Court Opinion

ID: 9863809
Source: CourtListenerOpinion
Date Created: 2023-09-25 05:54:24.894717+00
Date Added: 2024-06-11T12:04:20.344797
License: Public Domain

McCOMB, J., Concurring and Dissenting.
I concur in the affirmance of the order setting aside the order granting a new trial, but I dissent from the order reversing the order of the trial court in setting aside its previous order amending its judgment. In my opinion the error in the original judgment which the trial court attempted to amend was a “judicial error” and not a “clerical error” and therefore, as stated in the majority opinion, not subject to correction by a subsequent amendment by the trial court. (14 Cal. Jur. 999, sec. 74.)

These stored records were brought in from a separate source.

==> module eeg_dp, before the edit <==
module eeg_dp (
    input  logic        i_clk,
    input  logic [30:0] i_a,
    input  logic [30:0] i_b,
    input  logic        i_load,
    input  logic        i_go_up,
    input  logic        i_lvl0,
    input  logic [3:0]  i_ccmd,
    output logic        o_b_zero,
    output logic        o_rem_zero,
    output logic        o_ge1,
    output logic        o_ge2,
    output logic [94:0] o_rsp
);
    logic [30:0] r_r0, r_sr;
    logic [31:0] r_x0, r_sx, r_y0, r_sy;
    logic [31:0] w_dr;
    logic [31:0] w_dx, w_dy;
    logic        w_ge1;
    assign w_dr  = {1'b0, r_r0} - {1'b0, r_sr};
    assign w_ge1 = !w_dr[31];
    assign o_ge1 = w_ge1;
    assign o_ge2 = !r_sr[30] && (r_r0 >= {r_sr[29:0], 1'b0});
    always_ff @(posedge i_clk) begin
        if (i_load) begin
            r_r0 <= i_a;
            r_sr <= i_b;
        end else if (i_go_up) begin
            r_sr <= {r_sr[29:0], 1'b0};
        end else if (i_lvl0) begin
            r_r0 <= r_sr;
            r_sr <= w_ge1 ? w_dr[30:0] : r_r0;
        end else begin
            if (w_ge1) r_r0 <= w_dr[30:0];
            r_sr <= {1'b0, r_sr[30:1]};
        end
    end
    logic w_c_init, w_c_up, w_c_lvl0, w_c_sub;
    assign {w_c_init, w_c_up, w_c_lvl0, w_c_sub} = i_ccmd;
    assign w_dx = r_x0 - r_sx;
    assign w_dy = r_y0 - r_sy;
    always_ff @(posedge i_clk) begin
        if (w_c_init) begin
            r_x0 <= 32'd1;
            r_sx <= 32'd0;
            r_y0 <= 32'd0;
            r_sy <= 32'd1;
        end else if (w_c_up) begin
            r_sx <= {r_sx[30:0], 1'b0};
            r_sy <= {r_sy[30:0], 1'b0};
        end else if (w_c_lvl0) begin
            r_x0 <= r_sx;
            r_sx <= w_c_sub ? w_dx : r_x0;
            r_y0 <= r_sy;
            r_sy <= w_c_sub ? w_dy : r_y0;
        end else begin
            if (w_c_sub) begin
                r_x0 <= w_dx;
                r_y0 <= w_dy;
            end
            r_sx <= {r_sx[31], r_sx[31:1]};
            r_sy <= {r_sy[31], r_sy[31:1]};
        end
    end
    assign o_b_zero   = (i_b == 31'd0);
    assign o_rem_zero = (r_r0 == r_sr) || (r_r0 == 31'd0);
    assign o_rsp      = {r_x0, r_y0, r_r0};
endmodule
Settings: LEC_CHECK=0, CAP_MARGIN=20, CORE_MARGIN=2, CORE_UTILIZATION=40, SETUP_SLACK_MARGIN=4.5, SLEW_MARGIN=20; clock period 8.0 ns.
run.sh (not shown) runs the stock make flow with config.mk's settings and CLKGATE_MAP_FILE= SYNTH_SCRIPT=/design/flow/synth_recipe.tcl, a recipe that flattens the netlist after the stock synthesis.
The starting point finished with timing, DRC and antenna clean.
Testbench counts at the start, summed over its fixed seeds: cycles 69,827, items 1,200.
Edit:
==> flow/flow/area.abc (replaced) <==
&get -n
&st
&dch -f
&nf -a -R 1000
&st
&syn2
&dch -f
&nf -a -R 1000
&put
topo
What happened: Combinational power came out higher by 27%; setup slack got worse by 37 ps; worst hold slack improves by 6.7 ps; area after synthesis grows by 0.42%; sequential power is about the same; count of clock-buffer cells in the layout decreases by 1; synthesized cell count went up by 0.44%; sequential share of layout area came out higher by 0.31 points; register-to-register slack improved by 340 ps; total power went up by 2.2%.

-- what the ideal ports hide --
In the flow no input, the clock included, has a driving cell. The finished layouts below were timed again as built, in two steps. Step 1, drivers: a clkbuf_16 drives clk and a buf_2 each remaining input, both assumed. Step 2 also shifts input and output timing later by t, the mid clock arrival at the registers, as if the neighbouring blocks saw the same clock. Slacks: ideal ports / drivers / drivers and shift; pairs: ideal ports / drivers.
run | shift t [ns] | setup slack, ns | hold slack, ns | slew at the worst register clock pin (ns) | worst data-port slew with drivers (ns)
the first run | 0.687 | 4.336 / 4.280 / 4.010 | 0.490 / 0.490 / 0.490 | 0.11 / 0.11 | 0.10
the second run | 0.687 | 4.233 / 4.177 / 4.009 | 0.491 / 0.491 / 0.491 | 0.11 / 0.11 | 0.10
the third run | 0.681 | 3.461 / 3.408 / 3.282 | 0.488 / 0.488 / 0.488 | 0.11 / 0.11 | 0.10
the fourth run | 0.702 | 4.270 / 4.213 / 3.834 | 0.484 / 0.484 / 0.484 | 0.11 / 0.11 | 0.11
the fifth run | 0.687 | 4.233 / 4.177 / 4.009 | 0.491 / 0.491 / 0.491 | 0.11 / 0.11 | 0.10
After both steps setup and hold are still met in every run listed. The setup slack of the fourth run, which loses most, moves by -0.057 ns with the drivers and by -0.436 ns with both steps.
This design comes from an exercise in tuning for small area on the open sky130 flow, not from production work. At most, simulation tests tie the RTL to the original design; equivalence was not proved. For run 2, only the layout was checked, not whether the RTL still works. Power and IR drop assume default switching activity. No driver is modelled on the clock port, so clocking that relies on it looks cheaper here than on a real chip.

--- flow/standard.sh ---
#!/bin/bash
# synth_recipe.tcl (not shown) runs the flow's synth.tcl, then flattens the netlist and writes it again
# the make line also repeats each setting of config.mk as NAME=value (left out here)
make -C /OpenROAD-flow-scripts/flow DESIGN_CONFIG=/design/flow/config.mk WORK_HOME=/design/flow/orfs CLKGATE_MAP_FILE= SYNTH_SCRIPT=/design/flow/synth_recipe.tcl "${@:-finish}"
--- flow/design.v ---
`timescale 1ns/1ns
module fl_aoi222
(
    input  logic a0, b0, a1, b1, a2, b2,
    output logic y
);
    assign y = !((a0 && b0) || (a1 && b1) || (a2 && b2));
endmodule
module fl_nand2
(
    input  logic a, b,
    output logic y
);
    assign y = !(a && b);
endmodule
module fl_nand4
(
    input  logic a, b, c, d,
    output logic y
);
    assign y = !(a && b && c && d);
endmodule
module fl_nand3
(
    input  logic a, b, c,
    output logic y
);
    assign y = !(a && b && c);
endmodule
module fl_or6
(
    input  logic [5:0] a,
    output logic       y
);
    assign y = |a;
endmodule
module fl_and2
(
    input  logic a, b,
    output logic y
);
    assign y = a && b;
endmodule
module fl_ao22
(
    input  logic a0, b0, a1, b1,
    output logic y
);
    assign y = (a0 && b0) || (a1 && b1);
endmodule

The foregoing conclusion is supported by Schattinger v. Schattinger, 80 Colo. 261 [250 Pac. 851], in which case the Supreme Court of Colorado in holding that a mistake in a decree is not a clerical error but a judicial error, which may *65be rectified only in the ordinary way for reviewing judicial errors, says at page 852, “The court, in making these findings and decree, was exercising a judicial discretion and performing a judicial function, and, if it made a mistake therein, either through inadvertence or otherwise, such mistake cannot be rectified in a motion or in an equitable action brought for the purpose of making the decree speak the truth. In such an action as this, the court may not correct such judicial mistakes or errors. ... It may be that the court improperly found that the source of supply was the wastage from a ditch not then in existence, but the court in doing so was exercising a judicial function and its mistake may be corrected, if at all, not in an action like this, but in the ordinary way for reviewing judicial error committed by a trial court.”
A petition by respondent to have the cause heard in the Supreme Court, after judgment in the District Court of Appeal, was denied by the Supreme Court on February 10, 1938.